One of these was Gheorghe Lazăr, who spent about three years on the faculty before an ongoing conflict with Moga forced him to leave Sibiu in late 1815. The previous year, the bishop had recalled his nephew Moise Fulea from Vienna in order to train priests. In 1816 another nephew, Ioan Moga, also a Vienna returnee, replaced Lazăr. The pair would be the only seminary faculty members at Sibiu for some three decades. Despite misunderstandings with Lazăr, Moga continued to improve education for future priests after 1815. In 1832, he created a scholarship fund worth 10,000 florins and capable of supporting six Orthodox students; he added another 30,000 florins in 1835. He freely gave money to those in need. He published a number of religious books at private printing presses in Sibiu, while sponsoring the printing of textbooks and other materials in the Romanian language, and facilitated the circulation of Petru Maior's works. He also supported cultural events and the distribution of Romanian gazettes and magazines. The money he gave out came entirely from the synodal fund, the church's only source of revenue.

===Political involvement and legacy===
Over the course of his episcopate, Moga pushed for the Romanians' recognition as the fourth nation in Transylvania (see Unio Trium Nationum) and for their political and social rights. He went to Vienna in 1812, seeking to improve his priests' conditions and to have his residence fixed at Sibiu. He sent a number of petitions there starting in 1816; these requested land for the priests, their exemption from taxes and government financial assistance. He even hired an agent in Vienna to report on the situation there, but his early initiatives met with limited success. After 1830, the situation became more favorable: conflict between the government and the largely Protestant opposition nobility grew more acute, and both groups attempted to draw the Romanians onto their side. It was in this context that Moga wrote to Greek-Catholic bishop Ioan Lemeni in November 1833, suggesting the two draft a petition. The two sent the resulting document to Vienna in April 1834, taking up the grievances of the earlier Supplex Libellus Valachorum. Although without immediate effect, the episode demonstrated that clerics from the two churches could cooperate in seeking to advance the rights of Romanians.
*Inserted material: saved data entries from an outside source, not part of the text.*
**config.mk**
```make
export PLATFORM = sky130hd
export DESIGN_NAME = parity_calc
export DESIGN_NICKNAME = d
export VERILOG_FILES = /design/src/rtl/parity_calc.sv
export SDC_FILE = /design/constraint.sdc
export NUM_CORES = 1
export LEC_CHECK = 0
export BUFFER_PORTS_ARGS = -buffer_cell sky130_fd_sc_hd__clkbuf_2
export CAP_MARGIN = 20
export CORE_MARGIN = 8
export CORE_UTILIZATION = 30
export CTS_BUF_LIST = sky130_fd_sc_hd__clkbuf_4 sky130_fd_sc_hd__clkbuf_8
export DETAILED_ROUTE_END_ITERATION = 6
export HOLD_SLACK_MARGIN = 0.02
export SLEW_MARGIN = 20
export SYNTH_ARGS = -nofsm -noshare
export SYNTH_HDL_FRONTEND = slang
export SYNTH_SLANG_ARGS = --single-unit
```
**constraint.sdc**
```tcl
create_clock -name clk -period 1.5 [get_ports clk]
set_input_delay 0.15 -clock clk [delete_from_list [all_inputs] [get_ports clk]]
set_output_delay 0.15 -clock clk [all_outputs]
set_load 0.005 [all_outputs]
```
**src/rtl/parity_calc.sv**
```systemverilog
`default_nettype none
// ============================================================================
//  Module      : parity_calc
//  Description : Parity generator (combinational) and registered parity
//                checker with a saturating error counter for the UPDI UART
//                byte path.
//  Revision    : 1.0  initial release
// ============================================================================
module parity_calc #(
    parameter int DATA_WIDTH = 8,
    parameter int ODD_PARITY = 0,
    parameter int CNT_WIDTH  = 8
) (
    input  logic                  clk,
    input  logic                  rst_n,
    // transmit-side generator
    input  logic [DATA_WIDTH-1:0] value,
    output logic                  parity,
    // receive-side checker
    input  logic                  chk_valid,
    input  logic [DATA_WIDTH-1:0] chk_data,
    input  logic                  chk_bit,
    output logic                  chk_done,
    output logic                  chk_err,
    output logic [CNT_WIDTH-1:0]  err_cnt,
    input  logic                  err_clr
);

    localparam logic                 c_ODD_BIT = (ODD_PARITY != 0);
    localparam logic [CNT_WIDTH-1:0] c_CNT_MAX = {CNT_WIDTH{1'b1}};
    localparam logic [CNT_WIDTH-1:0] c_CNT_ONE = CNT_WIDTH'(1);

    logic                 w_exp_parity;
    logic                 w_mismatch;

    logic                 chk_done_d, chk_done_q;
    logic                 chk_err_d,  chk_err_q;
    logic [CNT_WIDTH-1:0] err_cnt_d,  err_cnt_q;

    // Reduction XOR passes X/Z straight through, so unknown inputs stay visible.
    assign parity       = (^value) ^ c_ODD_BIT;

    assign w_exp_parity = (^chk_data) ^ c_ODD_BIT;
    assign w_mismatch   = (w_exp_parity != chk_bit);

    always_comb begin
        chk_done_d = chk_valid;
        chk_err_d  = chk_err_q;
        err_cnt_d  = err_cnt_q;

        if (chk_valid) begin
            chk_err_d = w_mismatch;
        end

        // Clear wins over a coincident error; the counter never wraps.
        if (err_clr) begin
            err_cnt_d = '0;
        end else if (chk_valid && w_mismatch && (err_cnt_q != c_CNT_MAX)) begin
            err_cnt_d = err_cnt_q + c_CNT_ONE;
        end
    end

    always_ff @(posedge clk or negedge rst_n) begin
        if (!rst_n) begin
            chk_done_q <= 1'b0;
            chk_err_q  <= 1'b0;
            err_cnt_q  <= '0;
        end else begin
            chk_done_q <= chk_done_d;
            chk_err_q  <= chk_err_d;
            err_cnt_q  <= err_cnt_d;
        end
    end

    assign chk_done = chk_done_q;
    assign chk_err  = chk_err_q;
    assign err_cnt  = err_cnt_q;

endmodule
`default_nettype wire

```
After elaboration in Yosys (flattened, before gate mapping):

Cells that the tools add are included.
Widths: inputs -> output; s select.

* mux-type cells: 2
* $add $sub $neg: 1
* reduce and logical (&&, ||, !) cells: 5
* equal/unequal tests: 2

Operators by type and width (count)
* $mux 8: 2
* $reduce_xor 8->1: 2
* $add 8x1->8 const B: 1
* $ne 8x8->1 const B: 1
* $logic_and 1x1->1: 2
* $reduce_bool 2->1: 1
* $ne 1x1->1: 1

* logic and storage cells: 13
* register bits after elaboration: 10
* output and inout port bits: 11
* bits of input ports: 21

Depth between registers and ports, before layout:

* word-level depth: 6
* gate-level depth with buffers: 6
* gate-level depth less buffers: 5

Worst setup path before layout:

OpenSTA, ideal clock, no wires.

* kind: in2reg
* start: input chk_data[2]
* end: register err_cnt_q[6] (netlist: err_cnt[6])
* stages on the path: 5
* arrival: 1515 ps
* data required time: 1380 ps
* buffers on the path: 0
* path slack: -135 ps
* library setup time: 120 ps
* cell sequence: xnor2_1 -> xnor3_2 -> xnor2_2 -> or4b_1 -> o211a_1

* word-level cells in the longest chain between the ends: 5

Ends and longest elaborated chain
* start, declared: RTL line 21 `input logic [DATA_WIDTH-1:0] chk_data,`
* $reduce_xor 8->1: RTL line 43 `assign w_exp_parity = (^chk_data) ^ c_ODD_BIT;`
* $ne 1x1->1: RTL line 44 `assign w_mismatch = (w_exp_parity != chk_bit);`
* $logic_and 1x1->1 (2 in a row): RTL line 58 `end else if (chk_valid && w_mismatch && (err_cnt_q != c_CNT_MAX)) begin`
* $reduce_bool 2->1 (no source line)
* end signal, assigned: RTL line 71 `err_cnt_q <= err_cnt_d;`
* end, declared: RTL line 38 `logic [CNT_WIDTH-1:0] err_cnt_d, err_cnt_q;`

No other way between the ends.
A chain may end at the register's enable or synchronous reset.

Final worst setup path:

* start: input chk_data[4]
* end: register err_cnt_q[6] (netlist: err_cnt[6])

Same word-level chain as after synthesis.

==> impl_metrics.env <==
export IMPL_use_met3=0.03357
export IMPL_via_per_inst=5.021
export IMPL_syn_nets=89
export IMPL_yosys_warnings=0
export IMPL_finalCriticalPeriod_ns=1.550
export IMPL_r2r_cells=5
export IMPL_cp_top_family="XOR/XNOR gates"
export IMPL_track_usage=0.09296
export IMPL_die_h_microns=63.28
export IMPL_initial_core_util=0.3091
export IMPL_path_class="in2reg"
export IMPL_grt_max_degree=11
export IMPL_rows=17
export IMPL_grt_use_met2=0.1549
export IMPL_drtAntennaViolNets=0
export IMPL_path_clk_slew_ns=0.07
export IMPL_port_buffers=31
export IMPL_timing_rr_start="err_cnt[1]"
export IMPL_drc_errors=0
export IMPL_setup_viol=2
export IMPL_syn_inst=67
export IMPL_cts_htree_levels=1
export IMPL_postPlaceCellArea_sq_um=958.4
export IMPL_dp_hpwl_microns=1445
export IMPL_cp_slowest_stage_delay_ns=0.49
export IMPL_synth_edf_count=0
export IMPL_setup_ws_ns=-0.04992
export IMPL_start_kind="primary input"
export IMPL_firstDrtPassIters=4
export IMPL_hp_start="chk_valid"
export IMPL_ys_seq_elements=10
export IMPL_hold_path_depth=1
export IMPL_layout_drive_gt1_share=0.5478
export IMPL_path_depth=6
export IMPL_hold_path_end="chk_done"
export IMPL_skew_ns=0.003016
export IMPL_fin_area_sq_um=1087
export IMPL_synthToLayoutAreaGrowth_pct=62.13
export IMPL_numClockSinks=10
export IMPL_grt_busiest_layer="met2"
export IMPL_min_period_over_period=1.033
export IMPL_path_max_fanout=9
export IMPL_synth_area_top_cells="dfrtp_1 37%, xnor2_1 14%, o41ai_1 3.9%"
export IMPL_crit_required_ns=1.66
export IMPL_dr_total_vias=718
export IMPL_fill_cells=203
export IMPL_io_pins=32
export IMPL_worstPathArrival_ns=1.71
export IMPL_drt_iter0_markers=6
export IMPL_slew_violations=0
export IMPL_hold_path_class="in2reg"
export IMPL_grt_pass1_wl_microns=3153
export IMPL_slew_headroom=0.7241
export IMPL_synthMostInstantiatedCell="xnor2_1"
export IMPL_critPathCaptureType="register"
export IMPL_status="finished with violations"
export IMPL_core_area_sq_um=2170
export IMPL_path_cells="clkbuf_2 > xnor2_2 > xnor3_2 > xnor2_4 > or4b_1 > o211a_1"
export IMPL_rsz0062_at_grt="true"
export IMPL_ir_drop_mv=0.4392
export IMPL_n_antenna_cell=0
export IMPL_synth_top_area_frac=0.3731
export IMPL_synthTopCellsByCount="11 x xnor2_1, 10 x dfrtp_1, 6 x nand2_1, 4 x inv_1, 4 x nand3_1"
export IMPL_path_buf_inv=1
export IMPL_powerDensity_nw_per_um2=814.6
export IMPL_synthFlopType="dfrtp_1"
export IMPL_grt_pass1_vias=725
export IMPL_yosysSeqAreaShare=0.3731
export IMPL_yosysTopAreaCell="dfrtp_1"
export IMPL_fmax_mhz=645.2
export IMPL_wire_per_inst_microns=13.46
export IMPL_r2r_end="err_cnt[6]"
export IMPL_ys_types=29
export IMPL_setup_tns_ns=-0.07649
export IMPL_die_w_microns=63.28
export IMPL_cts_buffer_depth=2
export IMPL_cts_root_buffer="clkbuf_4"
export IMPL_maxCapViolCount=0
export IMPL_fin_nets=139
export IMPL_grt_overflow=0
export IMPL_worst_pin_slew_ns=0.4109
export IMPL_failed_checks="negative setup slack"
export IMPL_finalHoldViolCount=0
export IMPL_antenna_found_initial=0
export IMPL_worstSkewPairLatency_ns=0.27
export IMPL_die_area_sq_um=4004
export IMPL_leakagePower_nw=0.5240
export IMPL_critPathSlowestCell="or4b_1"
export IMPL_wl_microns=1925
export IMPL_cts_tree="yes"
export IMPL_cts_inserted_buffers=3
export IMPL_synth_area_sq_um=670.6
export IMPL_r2r_slack_ns=-0.05
export IMPL_async_reset_ff_frac=1.000
export IMPL_use_met1=0.1066
export IMPL_place_congestion=0.7973
export IMPL_syn_area_per_cell_sq_um=10.01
Moga alone petitioned the Transylvanian Diet in 1837, seeking to obtain certain economic benefits and relief from taxes and tithes for his clergy and faithful on the Saxon-dominated Fundus regius, and again in 1842 to obtain enforcement of a 1791 law recognizing freedom of worship for the Orthodox. Later the same year, he again joined with Lemeni to seek sanctions against the Hungarian and Székely members of the Diet for allegedly discriminating against the Romanian inhabitants of the Fundus regius. The initiative, in which the bishops reminded the privileged nations of the significant inequalities faced by their community, took place against a backdrop of conflict between Hungarians and Saxons regarding the principality's official language. Although Hungarian and Székely deputies showed some interest in embarrassing the Saxons, the petitions were unsuccessful, either relegated to the archives or sent to be forgotten in a study committee.

One of Moga's later actions involved the Orthodox of his native town Sebeș. As far back as 1817, he had asked his brother Zaharia to secure funds from the local treasury for a new church, on the basis that most taxpayers were Romanian. Moga sent petitions to the government and even the Emperor about this matter, but they remained unanswered. Finally, he sued the town hall in 1840, spending considerable sums on the case, but died during the course of the trial. Initially, his nephew Ioan continued to fight in court, but, old and sick, soon lost interest. Upon his death in 1845, Moga was buried in the yard of the Annunciation Church. In his will, the bishop bequeathed to the church assessors his residence and a second house in Sibiu, as well as an orchard; he also left behind an endowment for paying the church's lawyers and other needs. While his eventual successor Andrei Șaguna has been the subject of ample historiographic study, Moga's life has generally been treated in cursory fashion, with the last biography appearing in 1938. One noted study, published in 1915 by Ioan Lupaș, analyzed the dispute between Moga and Lazăr.